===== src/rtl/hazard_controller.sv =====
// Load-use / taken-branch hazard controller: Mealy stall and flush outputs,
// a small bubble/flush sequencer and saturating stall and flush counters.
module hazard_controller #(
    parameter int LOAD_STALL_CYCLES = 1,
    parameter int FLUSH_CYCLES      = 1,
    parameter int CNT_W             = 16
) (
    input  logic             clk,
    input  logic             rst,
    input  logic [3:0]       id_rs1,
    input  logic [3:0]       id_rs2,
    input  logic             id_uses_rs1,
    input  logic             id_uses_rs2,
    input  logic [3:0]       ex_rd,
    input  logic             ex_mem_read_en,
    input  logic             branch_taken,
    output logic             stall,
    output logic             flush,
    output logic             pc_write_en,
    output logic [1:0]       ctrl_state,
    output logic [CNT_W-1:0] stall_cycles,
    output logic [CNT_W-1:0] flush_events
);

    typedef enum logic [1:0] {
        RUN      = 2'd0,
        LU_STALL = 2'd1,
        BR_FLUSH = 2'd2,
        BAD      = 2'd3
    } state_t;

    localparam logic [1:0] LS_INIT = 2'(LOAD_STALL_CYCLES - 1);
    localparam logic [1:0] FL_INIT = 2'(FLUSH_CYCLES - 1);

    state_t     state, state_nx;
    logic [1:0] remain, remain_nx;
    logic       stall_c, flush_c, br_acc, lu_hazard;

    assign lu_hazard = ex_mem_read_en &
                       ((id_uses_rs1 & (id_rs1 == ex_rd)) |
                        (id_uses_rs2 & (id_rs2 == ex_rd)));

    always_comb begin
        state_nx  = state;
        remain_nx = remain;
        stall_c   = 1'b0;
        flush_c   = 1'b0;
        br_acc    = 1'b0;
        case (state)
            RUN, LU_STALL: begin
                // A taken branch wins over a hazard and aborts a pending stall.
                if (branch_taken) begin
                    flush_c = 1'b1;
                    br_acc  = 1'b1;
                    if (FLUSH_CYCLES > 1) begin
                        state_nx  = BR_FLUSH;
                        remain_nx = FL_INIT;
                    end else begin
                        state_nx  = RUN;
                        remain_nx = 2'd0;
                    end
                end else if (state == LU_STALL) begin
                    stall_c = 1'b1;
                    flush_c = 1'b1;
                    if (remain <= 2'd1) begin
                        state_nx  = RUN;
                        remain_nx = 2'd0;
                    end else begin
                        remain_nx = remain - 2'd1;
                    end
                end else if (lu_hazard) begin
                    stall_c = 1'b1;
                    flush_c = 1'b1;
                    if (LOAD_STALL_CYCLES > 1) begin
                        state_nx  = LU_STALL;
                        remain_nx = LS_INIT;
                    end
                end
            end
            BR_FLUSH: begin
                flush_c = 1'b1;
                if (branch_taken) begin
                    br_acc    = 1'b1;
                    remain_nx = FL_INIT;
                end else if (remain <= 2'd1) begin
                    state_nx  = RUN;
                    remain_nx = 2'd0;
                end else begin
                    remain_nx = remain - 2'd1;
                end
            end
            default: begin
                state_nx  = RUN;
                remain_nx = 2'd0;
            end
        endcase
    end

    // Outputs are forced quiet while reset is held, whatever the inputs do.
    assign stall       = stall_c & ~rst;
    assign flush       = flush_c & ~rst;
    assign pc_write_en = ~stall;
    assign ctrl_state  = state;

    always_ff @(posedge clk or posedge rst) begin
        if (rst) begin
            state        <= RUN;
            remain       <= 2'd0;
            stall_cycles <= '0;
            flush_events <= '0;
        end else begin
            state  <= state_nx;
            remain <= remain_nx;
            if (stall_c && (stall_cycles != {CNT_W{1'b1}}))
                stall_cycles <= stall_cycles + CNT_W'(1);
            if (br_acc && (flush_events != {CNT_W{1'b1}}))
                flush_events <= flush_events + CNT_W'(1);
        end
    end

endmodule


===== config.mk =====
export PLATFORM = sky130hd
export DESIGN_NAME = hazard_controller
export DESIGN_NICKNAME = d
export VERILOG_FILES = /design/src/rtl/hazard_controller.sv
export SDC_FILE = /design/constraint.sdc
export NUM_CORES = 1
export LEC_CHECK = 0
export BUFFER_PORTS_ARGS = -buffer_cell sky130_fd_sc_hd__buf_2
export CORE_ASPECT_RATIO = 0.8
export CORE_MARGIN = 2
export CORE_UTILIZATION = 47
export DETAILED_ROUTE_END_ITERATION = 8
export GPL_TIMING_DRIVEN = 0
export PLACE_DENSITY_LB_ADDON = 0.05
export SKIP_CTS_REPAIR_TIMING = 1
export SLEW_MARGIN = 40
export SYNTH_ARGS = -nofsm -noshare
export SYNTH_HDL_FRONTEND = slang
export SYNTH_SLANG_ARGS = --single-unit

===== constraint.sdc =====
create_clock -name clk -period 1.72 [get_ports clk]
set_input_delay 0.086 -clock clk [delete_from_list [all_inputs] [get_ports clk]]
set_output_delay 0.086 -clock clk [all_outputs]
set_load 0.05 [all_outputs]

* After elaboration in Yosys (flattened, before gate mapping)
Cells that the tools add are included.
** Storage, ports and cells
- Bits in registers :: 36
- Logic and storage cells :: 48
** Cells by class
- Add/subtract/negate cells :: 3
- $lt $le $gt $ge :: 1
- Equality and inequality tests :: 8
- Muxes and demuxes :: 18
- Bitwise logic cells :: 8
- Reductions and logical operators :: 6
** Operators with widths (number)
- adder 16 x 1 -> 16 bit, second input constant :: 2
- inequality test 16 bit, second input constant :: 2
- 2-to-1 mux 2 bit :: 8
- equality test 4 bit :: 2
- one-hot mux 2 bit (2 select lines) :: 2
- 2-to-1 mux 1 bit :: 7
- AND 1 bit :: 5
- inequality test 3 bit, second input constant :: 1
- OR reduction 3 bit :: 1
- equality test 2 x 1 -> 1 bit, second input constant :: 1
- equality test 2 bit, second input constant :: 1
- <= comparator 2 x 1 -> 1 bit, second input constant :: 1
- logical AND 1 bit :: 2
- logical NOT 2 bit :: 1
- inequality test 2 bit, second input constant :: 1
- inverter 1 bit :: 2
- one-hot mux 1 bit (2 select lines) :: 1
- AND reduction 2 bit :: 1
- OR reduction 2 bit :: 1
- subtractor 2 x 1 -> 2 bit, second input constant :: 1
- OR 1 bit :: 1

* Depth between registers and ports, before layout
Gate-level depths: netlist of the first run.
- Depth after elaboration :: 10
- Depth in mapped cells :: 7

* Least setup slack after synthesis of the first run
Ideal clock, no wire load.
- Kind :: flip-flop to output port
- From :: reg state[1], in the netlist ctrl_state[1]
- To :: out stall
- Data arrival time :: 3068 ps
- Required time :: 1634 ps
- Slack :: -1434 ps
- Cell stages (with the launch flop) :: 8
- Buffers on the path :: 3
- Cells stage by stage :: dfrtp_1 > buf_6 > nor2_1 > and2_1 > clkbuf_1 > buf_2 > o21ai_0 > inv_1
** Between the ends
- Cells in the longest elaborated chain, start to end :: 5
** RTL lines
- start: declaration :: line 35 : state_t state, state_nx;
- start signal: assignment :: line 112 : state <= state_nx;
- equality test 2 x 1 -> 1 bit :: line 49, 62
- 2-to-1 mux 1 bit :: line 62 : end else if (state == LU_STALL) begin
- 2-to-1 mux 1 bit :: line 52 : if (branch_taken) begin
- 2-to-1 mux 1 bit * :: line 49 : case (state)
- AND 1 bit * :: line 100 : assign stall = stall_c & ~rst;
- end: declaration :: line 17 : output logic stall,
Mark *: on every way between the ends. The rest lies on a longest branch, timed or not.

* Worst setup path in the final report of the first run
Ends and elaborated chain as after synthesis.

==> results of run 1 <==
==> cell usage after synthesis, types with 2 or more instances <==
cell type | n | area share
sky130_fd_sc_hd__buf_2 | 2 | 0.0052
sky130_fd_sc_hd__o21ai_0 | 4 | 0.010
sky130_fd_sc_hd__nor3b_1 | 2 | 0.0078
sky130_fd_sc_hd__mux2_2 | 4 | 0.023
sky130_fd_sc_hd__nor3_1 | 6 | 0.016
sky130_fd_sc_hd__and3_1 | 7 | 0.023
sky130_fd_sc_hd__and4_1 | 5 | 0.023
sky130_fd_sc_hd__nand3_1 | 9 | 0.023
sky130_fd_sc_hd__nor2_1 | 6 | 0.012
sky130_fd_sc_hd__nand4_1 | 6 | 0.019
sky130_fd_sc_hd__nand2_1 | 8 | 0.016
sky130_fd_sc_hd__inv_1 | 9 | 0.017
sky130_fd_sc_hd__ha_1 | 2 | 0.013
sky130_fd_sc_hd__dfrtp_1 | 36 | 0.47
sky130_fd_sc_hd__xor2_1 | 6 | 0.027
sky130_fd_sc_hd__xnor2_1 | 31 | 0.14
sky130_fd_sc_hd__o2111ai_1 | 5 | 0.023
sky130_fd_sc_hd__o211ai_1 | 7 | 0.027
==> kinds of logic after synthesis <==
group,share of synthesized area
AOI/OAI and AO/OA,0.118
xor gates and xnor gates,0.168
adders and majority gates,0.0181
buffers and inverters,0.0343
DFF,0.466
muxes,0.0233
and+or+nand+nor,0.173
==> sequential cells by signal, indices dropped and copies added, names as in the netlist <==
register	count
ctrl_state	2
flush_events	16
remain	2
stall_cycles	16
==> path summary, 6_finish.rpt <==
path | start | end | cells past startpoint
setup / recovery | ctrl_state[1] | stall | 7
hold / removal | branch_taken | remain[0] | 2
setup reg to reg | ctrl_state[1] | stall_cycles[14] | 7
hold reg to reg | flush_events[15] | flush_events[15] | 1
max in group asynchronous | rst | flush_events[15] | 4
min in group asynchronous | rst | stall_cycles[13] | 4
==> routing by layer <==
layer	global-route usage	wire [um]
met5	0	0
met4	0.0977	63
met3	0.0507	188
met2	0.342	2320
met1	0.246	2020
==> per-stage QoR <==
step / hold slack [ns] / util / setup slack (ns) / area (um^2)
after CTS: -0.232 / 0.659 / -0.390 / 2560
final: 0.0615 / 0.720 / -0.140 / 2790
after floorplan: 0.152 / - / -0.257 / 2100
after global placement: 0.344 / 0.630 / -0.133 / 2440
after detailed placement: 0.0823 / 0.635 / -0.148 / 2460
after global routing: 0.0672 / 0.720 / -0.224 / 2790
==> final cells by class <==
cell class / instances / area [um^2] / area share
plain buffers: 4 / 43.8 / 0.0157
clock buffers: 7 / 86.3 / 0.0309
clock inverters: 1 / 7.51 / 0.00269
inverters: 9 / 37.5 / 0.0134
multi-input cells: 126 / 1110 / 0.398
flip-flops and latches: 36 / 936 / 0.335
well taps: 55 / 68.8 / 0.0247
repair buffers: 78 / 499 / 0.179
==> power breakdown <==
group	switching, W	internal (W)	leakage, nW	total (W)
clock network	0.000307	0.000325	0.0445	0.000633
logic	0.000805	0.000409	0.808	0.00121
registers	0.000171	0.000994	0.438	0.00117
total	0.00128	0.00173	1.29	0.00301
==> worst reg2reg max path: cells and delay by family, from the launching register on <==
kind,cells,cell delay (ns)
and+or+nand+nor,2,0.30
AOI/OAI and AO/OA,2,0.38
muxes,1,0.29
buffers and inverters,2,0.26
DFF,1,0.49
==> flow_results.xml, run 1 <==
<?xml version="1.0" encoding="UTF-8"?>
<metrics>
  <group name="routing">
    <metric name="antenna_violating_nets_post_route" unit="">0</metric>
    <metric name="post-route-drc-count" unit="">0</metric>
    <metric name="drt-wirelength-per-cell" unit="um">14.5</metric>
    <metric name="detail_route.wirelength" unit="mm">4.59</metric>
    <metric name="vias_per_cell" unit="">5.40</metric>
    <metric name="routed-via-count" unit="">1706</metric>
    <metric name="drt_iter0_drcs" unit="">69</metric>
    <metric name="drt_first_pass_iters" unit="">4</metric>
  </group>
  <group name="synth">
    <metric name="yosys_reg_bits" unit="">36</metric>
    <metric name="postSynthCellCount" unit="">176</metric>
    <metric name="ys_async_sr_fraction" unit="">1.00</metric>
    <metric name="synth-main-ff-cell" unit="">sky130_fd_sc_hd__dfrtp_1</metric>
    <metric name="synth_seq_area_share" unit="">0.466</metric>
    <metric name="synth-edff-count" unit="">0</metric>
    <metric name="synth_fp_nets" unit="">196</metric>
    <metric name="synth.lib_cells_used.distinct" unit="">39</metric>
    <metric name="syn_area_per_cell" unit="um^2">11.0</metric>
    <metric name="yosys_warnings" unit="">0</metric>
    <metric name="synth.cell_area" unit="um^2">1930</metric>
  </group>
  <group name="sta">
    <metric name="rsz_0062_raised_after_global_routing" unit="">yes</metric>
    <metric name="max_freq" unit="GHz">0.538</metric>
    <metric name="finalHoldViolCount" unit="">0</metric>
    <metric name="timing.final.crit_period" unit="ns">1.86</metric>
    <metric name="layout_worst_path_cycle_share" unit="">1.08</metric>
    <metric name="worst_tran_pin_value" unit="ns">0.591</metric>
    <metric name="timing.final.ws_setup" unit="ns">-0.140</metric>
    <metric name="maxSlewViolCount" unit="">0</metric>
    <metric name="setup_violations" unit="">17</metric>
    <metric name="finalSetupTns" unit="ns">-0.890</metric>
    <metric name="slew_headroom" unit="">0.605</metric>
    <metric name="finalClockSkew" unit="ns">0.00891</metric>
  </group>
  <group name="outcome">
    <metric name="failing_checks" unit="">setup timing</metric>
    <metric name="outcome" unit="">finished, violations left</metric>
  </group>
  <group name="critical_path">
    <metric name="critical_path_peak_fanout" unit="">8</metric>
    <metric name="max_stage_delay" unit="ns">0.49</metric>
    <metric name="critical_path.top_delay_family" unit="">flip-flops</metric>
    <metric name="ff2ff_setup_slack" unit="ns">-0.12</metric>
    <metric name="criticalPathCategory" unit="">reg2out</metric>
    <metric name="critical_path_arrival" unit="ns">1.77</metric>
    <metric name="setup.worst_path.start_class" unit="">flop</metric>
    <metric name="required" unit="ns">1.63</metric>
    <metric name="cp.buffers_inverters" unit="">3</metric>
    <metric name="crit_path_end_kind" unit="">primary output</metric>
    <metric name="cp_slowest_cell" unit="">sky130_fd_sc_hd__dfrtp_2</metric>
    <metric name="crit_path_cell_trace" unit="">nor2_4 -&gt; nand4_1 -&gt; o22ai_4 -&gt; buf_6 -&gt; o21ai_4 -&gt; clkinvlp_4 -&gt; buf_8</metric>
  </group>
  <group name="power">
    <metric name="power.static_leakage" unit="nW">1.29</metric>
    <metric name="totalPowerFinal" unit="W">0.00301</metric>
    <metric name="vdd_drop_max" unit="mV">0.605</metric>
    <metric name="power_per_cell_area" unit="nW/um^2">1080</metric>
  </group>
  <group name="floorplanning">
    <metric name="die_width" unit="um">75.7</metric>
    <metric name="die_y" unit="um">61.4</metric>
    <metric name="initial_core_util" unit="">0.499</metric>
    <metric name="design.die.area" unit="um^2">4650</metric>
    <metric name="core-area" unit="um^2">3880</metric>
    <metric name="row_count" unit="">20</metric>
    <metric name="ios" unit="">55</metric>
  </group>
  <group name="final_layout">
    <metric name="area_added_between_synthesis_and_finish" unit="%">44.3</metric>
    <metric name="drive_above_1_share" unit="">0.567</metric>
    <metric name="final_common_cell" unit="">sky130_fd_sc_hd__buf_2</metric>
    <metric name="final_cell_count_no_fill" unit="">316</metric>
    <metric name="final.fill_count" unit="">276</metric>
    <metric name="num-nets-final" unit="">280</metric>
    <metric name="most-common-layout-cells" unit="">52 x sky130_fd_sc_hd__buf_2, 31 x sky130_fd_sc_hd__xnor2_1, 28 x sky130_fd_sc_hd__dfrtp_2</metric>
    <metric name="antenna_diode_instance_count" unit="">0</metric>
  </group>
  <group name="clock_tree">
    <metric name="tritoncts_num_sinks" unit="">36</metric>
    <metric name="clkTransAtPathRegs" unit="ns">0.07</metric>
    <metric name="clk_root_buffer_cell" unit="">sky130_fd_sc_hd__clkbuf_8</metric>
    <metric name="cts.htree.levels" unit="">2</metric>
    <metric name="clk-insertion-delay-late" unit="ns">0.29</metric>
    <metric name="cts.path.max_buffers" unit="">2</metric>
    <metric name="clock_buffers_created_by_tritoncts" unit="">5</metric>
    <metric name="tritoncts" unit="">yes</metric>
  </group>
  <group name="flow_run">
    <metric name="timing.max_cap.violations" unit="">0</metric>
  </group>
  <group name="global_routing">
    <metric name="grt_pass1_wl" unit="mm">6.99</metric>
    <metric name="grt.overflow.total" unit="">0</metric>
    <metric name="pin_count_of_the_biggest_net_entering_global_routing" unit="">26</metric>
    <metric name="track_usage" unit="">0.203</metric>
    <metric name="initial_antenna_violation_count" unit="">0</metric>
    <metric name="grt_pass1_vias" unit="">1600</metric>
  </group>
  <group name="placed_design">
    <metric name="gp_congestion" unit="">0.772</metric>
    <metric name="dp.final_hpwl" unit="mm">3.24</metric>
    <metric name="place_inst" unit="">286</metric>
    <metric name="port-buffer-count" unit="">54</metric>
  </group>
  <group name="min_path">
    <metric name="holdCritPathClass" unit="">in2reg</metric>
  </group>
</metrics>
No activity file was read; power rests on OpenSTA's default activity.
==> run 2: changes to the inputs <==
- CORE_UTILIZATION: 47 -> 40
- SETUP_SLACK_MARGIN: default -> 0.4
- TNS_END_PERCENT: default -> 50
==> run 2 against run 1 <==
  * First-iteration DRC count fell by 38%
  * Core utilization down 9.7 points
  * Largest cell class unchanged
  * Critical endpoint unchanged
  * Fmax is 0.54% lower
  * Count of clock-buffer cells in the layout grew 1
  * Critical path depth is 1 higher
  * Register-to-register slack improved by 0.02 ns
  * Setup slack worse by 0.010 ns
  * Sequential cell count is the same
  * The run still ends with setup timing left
#####
== Task objective ==
Which lines of the data contain the string "gates"? Copy each one.

== Exercise output ==
xor gates and xnor gates,0.168
adders and majority gates,0.0181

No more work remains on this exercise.